Enfin, les chercheurs ont tenté une approche différente : l'Encodage Développemental. Au lieu de donner aux créatures une liste plate d'instructions (comme une recette simple), ils leur ont donné un « plan de croissance » (comme un plan pour construire une maison). Ils ont utilisé un réseau spécial appelé CPPN qui pouvait croître et changer sa propre structure, protégé par un système qui empêchait les différentes « espèces » de se manger entre elles. Cette fois, les résultats étaient différents. Les créatures ont commencé à développer des structures beaucoup plus complexes. Alors que les deux premières expériences avaient heurté un mur, cette nouvelle méthode montrait les premiers signes de rupture de ce plafond.

Pour s'assurer qu'il ne s'agissait pas simplement de bruit numérique aléatoire, ils ont mené une dernière série de tests. Ils ont découvert que les créatures possédant les « plans de croissance » complexes étaient en réalité meilleures pour résoudre des problèmes et utiliser l'énergie efficacement que les créatures simples. Ils ont prouvé que la complexité supplémentaire n'était pas seulement du « surplus » (du code inutile) ; c'était un outil nécessaire pour que les créatures survivent dans un monde changeant.

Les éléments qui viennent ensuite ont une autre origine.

<file path="src/inc/pvic_consts.svh">
// Purpose: Shared constants of the vectored interrupt controller
// Assumes: 8-bit register port, 250 MHz core clock
// Notes: Flag vector index = register number * 8 + bit position
`ifndef PVIC_CONSTS_SVH
`define PVIC_CONSTS_SVH

// Register addresses
`define PVIC_ADDR_CLR0 8'hda
`define PVIC_ADDR_CLR1 8'hdb
`define PVIC_ADDR_CLR2 8'hdc
`define PVIC_ADDR_MSK3 8'hde
`define PVIC_ADDR_MSK2 8'hdf
`define PVIC_ADDR_MSK0 8'he0
`define PVIC_ADDR_MSK1 8'he1
`define PVIC_REG_RESET 8'h00
`define PVIC_MSK2_USED 8'h7f
`define PVIC_SOFT_POST_BIT 7

// Flag vector layout
`define PVIC_NUM_BITS 24
`define PVIC_LVL_NONE 5'h1f
`define PVIC_BIT2LVL '{5'd1, 5'd2, 5'd3, 5'd4, 5'd5, 5'd7, 5'd25, 5'd6, \
  5'd8, 5'd9, 5'd10, 5'd11, 5'd12, 5'd13, 5'd14, 5'd15, \
  5'd16, 5'd17, 5'd18, 5'd19, 5'd20, 5'd21, 5'd0, 5'd0}
`define PVIC_BIT_USB 12
`define PVIC_BIT_PS2 19
`define PVIC_GPIO_BITS '{4, 7, 20, 21}

// Dispatch sequence, in cycles after the start edge
`define PVIC_DISP_CYCLES 13
`define PVIC_CYC_PCH 4'h1
`define PVIC_CYC_PCL 4'h3
`define PVIC_CYC_FLG 4'h5
`define PVIC_CYC_CLR 4'h7

// PS/2 data-low filter timing
`define PVIC_CLK_HZ 250000000
`define PVIC_SLOW_HZ 32000
`define PVIC_SLOW_DIV (`PVIC_CLK_HZ / `PVIC_SLOW_HZ)
`define PVIC_PS2_LOW_PERIODS 6

`endif

</file>
<file path="src/inc/pvic_pkg.sv">
// Purpose: Types of the vectored interrupt controller
// Assumes: Constants come from pvic_consts.svh
// Notes: Dispatch states are Gray coded along idle, save, load
package pvic_pkg;
  typedef enum logic [1:0] {
    pvic_st_idle = 2'b00,
    pvic_st_save = 2'b01,
    pvic_st_load = 2'b11
  } pvic_disp_state_t;
  typedef logic [4:0] pvic_level_t;
endpackage : pvic_pkg

</file>
<file path="src/inc/pvic_disp_if.sv">
// Purpose: Link between arbitration and the dispatch sequencer
// Assumes: One clock domain
// Notes: start is a one-cycle pulse, busy is a registered level
`timescale 1ns/1ps
interface pvic_disp_if;
  logic start;
  pvic_pkg::pvic_level_t win_lvl;
  logic busy;
  modport ctl (output start, output win_lvl, input busy);
  modport seq (input start, input win_lvl, output busy);
endinterface : pvic_disp_if

</file>
<file path="src/hdl/pvic_src_flag.sv">
// Purpose: One posted-interrupt flag
// Assumes: Set and clear are one-cycle pulses
// Notes: A set in the same cycle as a clear wins
`timescale 1ns/1ps
module pvic_src_flag (
  input wire logic i_clock,
  input wire logic i_resetn,
  input wire logic i_set,
  input wire logic i_clear,
  output logic o_flag
);
  // Posting beats clearing so an event is never lost
  always_ff @(posedge i_clock or negedge i_resetn) begin
    if (!i_resetn) begin
      o_flag <= 1'b0;
    end else if (i_set) begin
      o_flag <= 1'b1;
    end else if (i_clear) begin
      o_flag <= 1'b0;
    end
  end
endmodule : pvic_src_flag

</file>
<file path="src/hdl/pvic_dispatch.sv">
// Purpose: Thirteen-cycle interrupt dispatch sequencer
// Assumes: Core stalls while busy and performs pushes and loads
// Notes: Each action is a registered one-cycle pulse
`timescale 1ns/1ps
`include "pvic_consts.svh"
module pvic_dispatch (
  input wire logic i_clock,
  input wire logic i_resetn,
  pvic_disp_if.seq disp,
  input wire logic [15:0] i_pc,
  input wire logic [7:0] i_flags,
  output logic o_push_valid,
  output logic [7:0] o_push_data,
  output logic o_flags_clear,
  output logic o_pc_load,
  output logic [15:0] o_pc_value
);
  pvic_pkg::pvic_disp_state_t state_r;
  logic [3:0] cnt_r;
  logic [15:0] pc_r;
  logic [7:0] flags_r;
  pvic_pkg::pvic_level_t lvl_r;

  // Sequencer: busy spans exactly the dispatch window
  always_ff @(posedge i_clock or negedge i_resetn) begin
    if (!i_resetn) begin
      state_r <= pvic_pkg::pvic_st_idle;
      cnt_r <= 4'h0;
      disp.busy <= 1'b0;
    end else begin
      case (state_r)
        pvic_pkg::pvic_st_idle: begin
          cnt_r <= 4'h0;
          if (disp.start) begin
            state_r <= pvic_pkg::pvic_st_save;
            disp.busy <= 1'b1;
          end
        end
        pvic_pkg::pvic_st_save: begin
          cnt_r <= cnt_r + 4'h1;
          if (cnt_r == `PVIC_CYC_CLR) state_r <= pvic_pkg::pvic_st_load;
        end
        pvic_pkg::pvic_st_load: begin
          cnt_r <= cnt_r + 4'h1;
          if (cnt_r == 4'(`PVIC_DISP_CYCLES - 1)) begin
            state_r <= pvic_pkg::pvic_st_idle;
            disp.busy <= 1'b0;
          end
        end
        default: begin
          state_r <= pvic_pkg::pvic_st_idle;
          disp.busy <= 1'b0;
        end
      endcase
    end
  end

  // Snapshot of the interrupted context and the winner
  always_ff @(posedge i_clock or negedge i_resetn) begin
    if (!i_resetn) begin
      pc_r <= 16'h0000;
      flags_r <= 8'h00;
      lvl_r <= 5'h00;
    end else if (disp.start && state_r == pvic_pkg::pvic_st_idle) begin
      pc_r <= i_pc;
      flags_r <= i_flags;
      lvl_r <= disp.win_lvl;
    end
  end

  // Actions: high byte, low byte, flags, then flag clear and vector load
  always_ff @(posedge i_clock or negedge i_resetn) begin
    if (!i_resetn) begin
      o_push_valid <= 1'b0;
      o_push_data <= 8'h00;
      o_flags_clear <= 1'b0;
      o_pc_load <= 1'b0;
      o_pc_value <= 16'h0000;
    end else begin
      o_push_valid <= 1'b0;
      o_flags_clear <= 1'b0;
      o_pc_load <= 1'b0;
      if (state_r == pvic_pkg::pvic_st_save) begin
        case (cnt_r)
          `PVIC_CYC_PCH: begin
            o_push_valid <= 1'b1;
            o_push_data <= pc_r[15:8];
          end
          `PVIC_CYC_PCL: begin
            o_push_valid <= 1'b1;
            o_push_data <= pc_r[7:0];
          end
          `PVIC_CYC_FLG: begin
            o_push_valid <= 1'b1;
            o_push_data <= flags_r;
          end
          `PVIC_CYC_CLR: o_flags_clear <= 1'b1;
          default: o_push_data <= o_push_data;
        endcase
      end
      if (state_r == pvic_pkg::pvic_st_load && cnt_r == 4'(`PVIC_DISP_CYCLES - 1)) begin
        o_pc_load <= 1'b1;
        o_pc_value <= {8'h00, 1'b0, lvl_r, 2'b00};
      end
    end
  end
endmodule : pvic_dispatch

</file>
<file path="src/hdl/pvic_ctrl.sv">
// Purpose: Prioritized vectored interrupt controller, top level
// Assumes: Core pulses i_instr_done at each instruction boundary
// Notes: Core stalls while o_dispatch_busy is high
// Function
// - Levels 0..25, vector four times level; 0 reset, 22..24 reserved.
// - Each source's trigger sets its own posted flag.
// - Posted flag holds until taken or cleared by software.
// - Pending means posted and mask bit set.
// - Mask clear blocks pending only; flag and posting remain.
// - Encoder picks highest pending; taken only with global enable set.
// - Activation by trigger, by mask update, or by enable rising.
// - Dispatch waits for the current instruction to finish.
// - Dispatch is 13 cycles, pushes high PC, low PC, then flags.
// - Dispatch then clears the whole flag register.
// - High PC byte zeroed, low byte loaded with the vector.
// - Return restores PC and flags, which re-enables interrupts.
// - Pending requests after return dispatch before the next instruction; here after it, as enable is still low at the return boundary.
// - USB activity posts on K state or single-ended zero.
// - PS/2 data-low posts after 6 to 7 slow periods low.
// - Port interrupts post on edges.
// - Latency: remaining instruction, 13 dispatch, 7 long jump cycles.
// - Reading clear registers shows flags; writing zero clears.
// - Soft post enable lets written ones post sources.
//
// Chosen here: the plain strobed port and the placing of the registers.
`timescale 1ns/1ps
`include "pvic_consts.svh"
module pvic_ctrl #(
  parameter int SLOW_DIV = `PVIC_SLOW_DIV,
  parameter int GPIO_W = 8
) (
  input wire logic i_clock,
  input wire logic i_resetn,
  input wire logic [7:0] i_addr,
  input wire logic [7:0] i_wdata,
  input wire logic i_wr,
  input wire logic i_rd,
  output logic [7:0] o_rdata,
  input wire logic [`PVIC_NUM_BITS-1:0] i_src_event,
  input wire logic i_usb_dp,
  input wire logic i_usb_dm,
  input wire logic i_ps2_ps2_serial_data_pad,
  input wire logic i_ps2_input_mode,
  input wire logic [4*GPIO_W-1:0] i_gpio,
  input wire logic i_instr_done,
  input wire logic i_global_irq_enable,
  input wire logic [15:0] i_pc,
  input wire logic [7:0] i_flags,
  output logic o_dispatch_busy,
  output logic o_push_valid,
  output logic [7:0] o_push_data,
  output logic o_flags_clear,
  output logic o_pc_load,
  output logic [15:0] o_pc_value
);
  localparam int NB = `PVIC_NUM_BITS;
  localparam int DW = (SLOW_DIV > 2) ? $clog2(SLOW_DIV) : 1;
  localparam logic [4:0] BIT2LVL [0:NB-1] = `PVIC_BIT2LVL;
  localparam int GPIO_BIT [0:3] = `PVIC_GPIO_BITS;
  localparam logic [2:0] LOW_PERIODS = 3'(`PVIC_PS2_LOW_PERIODS);

  // Refuse settings the divider and port logic cannot serve
  if (SLOW_DIV < 2 || GPIO_W < 1) begin : g_bad_param
    $error("pvic_ctrl: SLOW_DIV must be >= 2 and GPIO_W >= 1");
  end

  logic [NB-1:0] mask_r;
  logic swen_r;
  logic [NB-1:0] flags;
  logic [NB-1:0] pending;
  logic [NB-1:0] hw_set;
  logic [NB-1:0] sw_set;
  logic [NB-1:0] sw_clr;
  logic [NB-1:0] take_vec;
  logic [4:0] win_bit;
  pvic_pkg::pvic_level_t win_lvl;
  logic req;
  logic usb_nonidle;
  logic [DW-1:0] div_cnt_r;
  logic tick_r;
  logic ps2_low;
  logic [2:0] low_cnt_r;
  logic ps2_post;
  logic [4*GPIO_W-1:0] gpio_prev_r;
  logic gpio_arm_r;
  logic [3:0] gpio_edge;
  logic [7:0] rdata_r;

  pvic_disp_if disp_if ();

  // Mask and soft-post enable registers
  always_ff @(posedge i_clock or negedge i_resetn) begin
    if (!i_resetn) begin
      mask_r <= {3{`PVIC_REG_RESET}};
      swen_r <= 1'b0;
    end else if (i_wr) begin
      case (i_addr)
        `PVIC_ADDR_MSK0: mask_r[7:0] <= i_wdata;
        `PVIC_ADDR_MSK1: mask_r[15:8] <= i_wdata;
        `PVIC_ADDR_MSK2: mask_r[23:16] <= i_wdata & `PVIC_MSK2_USED;
        `PVIC_ADDR_MSK3: swen_r <= i_wdata[`PVIC_SOFT_POST_BIT];
        default: swen_r <= swen_r;
      endcase
    end
  end

  // Clear-register writes: zeros clear, ones post only when soft posting is on
  always_comb begin
    sw_clr = '0;
    sw_set = '0;
    if (i_wr) begin
      case (i_addr)
        `PVIC_ADDR_CLR0: begin
          sw_clr[7:0] = ~i_wdata;
          sw_set[7:0] = i_wdata & {8{swen_r}};
        end
        `PVIC_ADDR_CLR1: begin
          sw_clr[15:8] = ~i_wdata;
          sw_set[15:8] = i_wdata & {8{swen_r}};
        end
        `PVIC_ADDR_CLR2: begin
          sw_clr[23:16] = ~i_wdata;
          sw_set[23:16] = i_wdata & {8{swen_r}};
        end
        default: sw_clr = '0;
      endcase
    end
  end

  // Read port: data valid only in the cycle after the strobe
  always_ff @(posedge i_clock or negedge i_resetn) begin
    if (!i_resetn) begin
      rdata_r <= 8'h00;
    end else begin
      rdata_r <= 8'h00;
      if (i_rd) begin
        case (i_addr)
          `PVIC_ADDR_CLR0: rdata_r <= flags[7:0];
          `PVIC_ADDR_CLR1: rdata_r <= flags[15:8];
          `PVIC_ADDR_CLR2: rdata_r <= flags[23:16];
          `PVIC_ADDR_MSK0: rdata_r <= mask_r[7:0];
          `PVIC_ADDR_MSK1: rdata_r <= mask_r[15:8];
          `PVIC_ADDR_MSK2: rdata_r <= mask_r[23:16];
          `PVIC_ADDR_MSK3: rdata_r <= {swen_r, 7'h00};
          default: rdata_r <= 8'h00;
        endcase
      end
    end
  end
  assign o_rdata = rdata_r;

  // USB lines leave idle: K has D+ high, SE0 has both low
  assign usb_nonidle = (i_usb_dp && !i_usb_dm) || (!i_usb_dp && !i_usb_dm);

  // Slow tick divider; a one-cycle enable avoids a second clock
  always_ff @(posedge i_clock or negedge i_resetn) begin
    if (!i_resetn) begin
      div_cnt_r <= '0;
      tick_r <= 1'b0;
    end else begin
      tick_r <= (div_cnt_r == DW'(SLOW_DIV - 1));
      div_cnt_r <= (div_cnt_r == DW'(SLOW_DIV - 1)) ? '0 : div_cnt_r + DW'(1);
    end
  end

  // Data-low filter: tick phase is unknown, so one extra tick is counted
  assign ps2_low = i_ps2_input_mode && !i_ps2_ps2_serial_data_pad;
  assign ps2_post = ps2_low && tick_r && (low_cnt_r == LOW_PERIODS);
  always_ff @(posedge i_clock or negedge i_resetn) begin
    if (!i_resetn) begin
      low_cnt_r <= 3'h0;
    end else if (!ps2_low) begin
      low_cnt_r <= 3'h0;
    end else if (tick_r && low_cnt_r <= LOW_PERIODS) begin
      low_cnt_r <= low_cnt_r + 3'h1; // Saturates, one post per low episode
    end
  end

  // Port edge detect; armed after the first sample to avoid a reset edge
  always_ff @(posedge i_clock or negedge i_resetn) begin
    if (!i_resetn) begin
      gpio_prev_r <= '0;
      gpio_arm_r <= 1'b0;
    end else begin
      gpio_prev_r <= i_gpio;
      gpio_arm_r <= 1'b1;
    end
  end
  always_comb begin
    gpio_edge = 4'h0;
    for (int p = 0; p < 4; p++) begin
      gpio_edge[p] = gpio_arm_r &&
        (i_gpio[p*GPIO_W +: GPIO_W] != gpio_prev_r[p*GPIO_W +: GPIO_W]);
    end
  end

  // Hardware posting: generic event pulses plus the built-in triggers
  always_comb begin
    hw_set = i_src_event;
    hw_set[`PVIC_BIT_USB] = i_src_event[`PVIC_BIT_USB] | usb_nonidle;
    hw_set[`PVIC_BIT_PS2] = i_src_event[`PVIC_BIT_PS2] | ps2_post;
    for (int p = 0; p < 4; p++) begin
      hw_set[GPIO_BIT[p]] = i_src_event[GPIO_BIT[p]] | gpio_edge[p];
    end
  end

  // Posted flags; the mask never touches them
  for (genvar g = 0; g < NB; g++) begin : g_flag
    pvic_src_flag u_flag (
      .i_clock(i_clock),
      .i_resetn(i_resetn),
      .i_set(hw_set[g] | sw_set[g]),
      .i_clear(sw_clr[g] | take_vec[g]),
      .o_flag(flags[g])
    );
  end

  assign pending = flags & mask_r;

  // Priority encoder: lowest level number wins; level 0 entries never win
  always_comb begin
    win_lvl = `PVIC_LVL_NONE;
    win_bit = 5'h00;
    req = 1'b0;
    for (int i = 0; i < NB; i++) begin
      if (pending[i] && BIT2LVL[i] != 5'h00 && BIT2LVL[i] < win_lvl) begin
        win_lvl = BIT2LVL[i];
        win_bit = 5'(i);
        req = 1'b1;
      end
    end
  end

  // Take only at an instruction boundary with global enable set; this also
  // covers mask updates, enable rising and the end of the first instruction after a return
  assign disp_if.start = req && i_global_irq_enable && i_instr_done && !disp_if.busy;
  assign disp_if.win_lvl = win_lvl;
  assign take_vec = disp_if.start ? (NB'(1) << win_bit) : '0;

  // Saved flags carry enable set, so a return re-arms the start term above
  pvic_dispatch u_dispatch (
    .i_clock(i_clock),
    .i_resetn(i_resetn),
    .disp(disp_if.seq),
    .i_pc(i_pc),
    .i_flags(i_flags),
    .o_push_valid(o_push_valid),
    .o_push_data(o_push_data),
    .o_flags_clear(o_flags_clear),
    .o_pc_load(o_pc_load),
    .o_pc_value(o_pc_value)
  );
  assign o_dispatch_busy = disp_if.busy;

  // Checking helpers
  logic [31:0] low_cycles_r;
  logic lower_pending;
  always_ff @(posedge i_clock or negedge i_resetn) begin
    if (!i_resetn) begin
      low_cycles_r <= 32'h0;
    end else begin
      low_cycles_r <= ps2_low ? low_cycles_r + 32'h1 : 32'h0;
    end
  end
  always_comb begin
    lower_pending = 1'b0;
    for (int i = 0; i < NB; i++) begin
      if (pending[i] && BIT2LVL[i] != 5'h00 && BIT2LVL[i] < disp_if.win_lvl) begin
        lower_pending = 1'b1;
      end
    end
  end
endmodule : pvic_ctrl

</file>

En résumé, ce document suggère que si les règles physiques strictes peuvent maintenir la vie numérique en vie, elles ne suffisent pas à la rendre véritablement complexe par elles-mêmes. Le simple fait de changer l'environnement ne règle pas non plus le problème. Cependant, donner aux créatures un moyen de « faire croître » leur propre cerveau, plutôt que de les coder de manière rigide, semble être la clé pour déverrouiller un nouveau niveau de complexité. L'étude conclut que pour construire une vie véritablement ouverte et auto-organisée, nous avons besoin d'un mélange de contraintes physiques, d'un moyen de protéger les nouvelles idées et d'un système de développement qui permet à la complexité de croître naturellement.